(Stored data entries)
<file path="src/rtl/serial_add_pkg.sv">
// serial_add_pkg: shared FSM state type and default sizing for the serial slice adder
package serial_add_pkg;
  typedef enum logic [1:0] {IDLE, RUN, DONE} state_t;
  localparam int WIDTH_DEF = 16;
  localparam int SLICE_DEF = 4;
  localparam int NS_DEF = WIDTH_DEF / SLICE_DEF;
  localparam int CNT_W_DEF = NS_DEF > 1 ? $clog2(NS_DEF) : 1;
endpackage

</file>
<file path="src/rtl/add4_slice.sv">
// add4_slice: combinational W-bit carry-lookahead adder (a, b, cin -> s, cout), each carry expanded from generate/propagate terms
module add4_slice #(
  parameter int W = 4
) (
  input  logic [W-1:0] a,
  input  logic [W-1:0] b,
  input  logic         cin,
  output logic [W-1:0] s,
  output logic         cout
);
  logic [W-1:0] g, p;
  logic [W:0] c;
  logic pp, acc;
  assign g = a & b;
  assign p = a ^ b;
  always_comb begin
    c = '0;
    pp = 1'b1;
    acc = 1'b0;
    for (int i = 0; i <= W; i++) begin
      pp = 1'b1;
      acc = 1'b0;
      for (int j = i - 1; j >= 0; j--) begin
        acc = acc | (pp & g[j]);
        pp = pp & p[j];
      end
      c[i] = acc | (pp & cin);
    end
  end
  assign s = p ^ c[W-1:0];
  assign cout = c[W];
endmodule

</file>
<file path="src/rtl/serial_add16_ctrl.sv">
// serial_add16_ctrl: WIDTH-bit add via one shared SLICE-bit slice, LS slice first; ports clk, rst, in_valid/in_ready/a/b/cin in, out_valid/out_ready/sum/cout out, busy; SERIAL_ADD_SUB_EN adds input sub (a - b)
module serial_add16_ctrl
  import serial_add_pkg::*;
#(
  parameter int WIDTH = WIDTH_DEF,
  parameter int SLICE = SLICE_DEF
) (
  input  logic             clk,
  input  logic             rst,
  input  logic             in_valid,
  output logic             in_ready,
`ifdef SERIAL_ADD_SUB_EN
  input  logic             sub,
`endif
  input  logic [WIDTH-1:0] a,
  input  logic [WIDTH-1:0] b,
  input  logic             cin,
  output logic             out_valid,
  input  logic             out_ready,
  output logic [WIDTH-1:0] sum,
  output logic             cout,
  output logic             busy
);
  localparam int NS = WIDTH / SLICE;
  localparam int CW = NS > 1 ? $clog2(NS) : 1;
  state_t state, state_n;
  logic [CW-1:0] cnt;
  logic carry, sub_i, last, s_co;
  logic [WIDTH-1:0] opa, opb;
  logic [SLICE-1:0] s_sum;
`ifdef SERIAL_ADD_SUB_EN
  assign sub_i = sub;
`else
  assign sub_i = 1'b0;
`endif
  assign last = cnt == CW'(NS - 1);
  add4_slice #(.W(SLICE)) u_slice (
    .a    (opa[cnt*SLICE +: SLICE]),
    .b    (opb[cnt*SLICE +: SLICE]),
    .cin  (carry),
    .s    (s_sum),
    .cout (s_co)
  );
  always_comb begin
    state_n = state;
    in_ready = state == IDLE;
    out_valid = state == DONE;
    busy = state != IDLE;
    state_n = state == IDLE ? (in_valid ? RUN : IDLE)
            : state == RUN  ? (last ? DONE : RUN)
            : state == DONE ? (out_ready ? IDLE : DONE)
            : IDLE;
  end
  always_ff @(posedge clk) begin
    if (rst) begin
      state <= IDLE;
      cnt <= '0;
      carry <= 1'b0;
      opa <= '0;
      opb <= '0;
      sum <= '0;
      cout <= 1'b0;
    end else begin
      state <= state_n;
      if (state == IDLE && in_valid) begin
        opa <= a;
        opb <= sub_i ? ~b : b;
        carry <= sub_i | cin;
        cnt <= '0;
        sum <= '0;
        cout <= 1'b0;
      end else if (state == RUN) begin
        sum[cnt*SLICE +: SLICE] <= s_sum;
        carry <= s_co;
        cnt <= last ? '0 : cnt + 1'b1;
        if (last) cout <= s_co;
      end
    end
  end
endmodule

</file>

▶ Task description: All of the data needs to be repeated exactly.

▶ Answer to this exercise:
<file path="src/rtl/serial_add_pkg.sv">
// serial_add_pkg: shared FSM state type and default sizing for the serial slice adder
package serial_add_pkg;
  typedef enum logic [1:0] {IDLE, RUN, DONE} state_t;
  localparam int WIDTH_DEF = 16;
  localparam int SLICE_DEF = 4;
  localparam int NS_DEF = WIDTH_DEF / SLICE_DEF;
  localparam int CNT_W_DEF = NS_DEF > 1 ? $clog2(NS_DEF) : 1;
endpackage

</file>
<file path="src/rtl/add4_slice.sv">
// add4_slice: combinational W-bit carry-lookahead adder (a, b, cin -> s, cout), each carry expanded from generate/propagate terms
module add4_slice #(
  parameter int W = 4
) (
  input  logic [W-1:0] a,
  input  logic [W-1:0] b,
  input  logic         cin,
  output logic [W-1:0] s,
  output logic         cout
);
  logic [W-1:0] g, p;
  logic [W:0] c;
  logic pp, acc;
  assign g = a & b;
  assign p = a ^ b;
  always_comb begin
    c = '0;
    pp = 1'b1;
    acc = 1'b0;
    for (int i = 0; i <= W; i++) begin
      pp = 1'b1;
      acc = 1'b0;
      for (int j = i - 1; j >= 0; j--) begin
        acc = acc | (pp & g[j]);
        pp = pp & p[j];
      end
      c[i] = acc | (pp & cin);
    end
  end
  assign s = p ^ c[W-1:0];
  assign cout = c[W];
endmodule

</file>
<file path="src/rtl/serial_add16_ctrl.sv">
// serial_add16_ctrl: WIDTH-bit add via one shared SLICE-bit slice, LS slice first; ports clk, rst, in_valid/in_ready/a/b/cin in, out_valid/out_ready/sum/cout out, busy; SERIAL_ADD_SUB_EN adds input sub (a - b)
module serial_add16_ctrl
  import serial_add_pkg::*;
#(
  parameter int WIDTH = WIDTH_DEF,
  parameter int SLICE = SLICE_DEF
) (
  input  logic             clk,
  input  logic             rst,
  input  logic             in_valid,
  output logic             in_ready,
`ifdef SERIAL_ADD_SUB_EN
  input  logic             sub,
`endif
  input  logic [WIDTH-1:0] a,
  input  logic [WIDTH-1:0] b,
  input  logic             cin,
  output logic             out_valid,
  input  logic             out_ready,
  output logic [WIDTH-1:0] sum,
  output logic             cout,
  output logic             busy
);
  localparam int NS = WIDTH / SLICE;
  localparam int CW = NS > 1 ? $clog2(NS) : 1;
  state_t state, state_n;
  logic [CW-1:0] cnt;
  logic carry, sub_i, last, s_co;
  logic [WIDTH-1:0] opa, opb;
  logic [SLICE-1:0] s_sum;
`ifdef SERIAL_ADD_SUB_EN
  assign sub_i = sub;
`else
  assign sub_i = 1'b0;
`endif
  assign last = cnt == CW'(NS - 1);
  add4_slice #(.W(SLICE)) u_slice (
    .a    (opa[cnt*SLICE +: SLICE]),
    .b    (opb[cnt*SLICE +: SLICE]),
    .cin  (carry),
    .s    (s_sum),
    .cout (s_co)
  );
  always_comb begin
    state_n = state;
    in_ready = state == IDLE;
    out_valid = state == DONE;
    busy = state != IDLE;
    state_n = state == IDLE ? (in_valid ? RUN : IDLE)
            : state == RUN  ? (last ? DONE : RUN)
            : state == DONE ? (out_ready ? IDLE : DONE)
            : IDLE;
  end
  always_ff @(posedge clk) begin
    if (rst) begin
      state <= IDLE;
      cnt <= '0;
      carry <= 1'b0;
      opa <= '0;
      opb <= '0;
      sum <= '0;
      cout <= 1'b0;
    end else begin
      state <= state_n;
      if (state == IDLE && in_valid) begin
        opa <= a;
        opb <= sub_i ? ~b : b;
        carry <= sub_i | cin;
        cnt <= '0;
        sum <= '0;
        cout <= 1'b0;
      end else if (state == RUN) begin
        sum[cnt*SLICE +: SLICE] <= s_sum;
        carry <= s_co;
        cnt <= last ? '0 : cnt + 1'b1;
        if (last) cout <= s_co;
      end
    end
  end
endmodule

</file>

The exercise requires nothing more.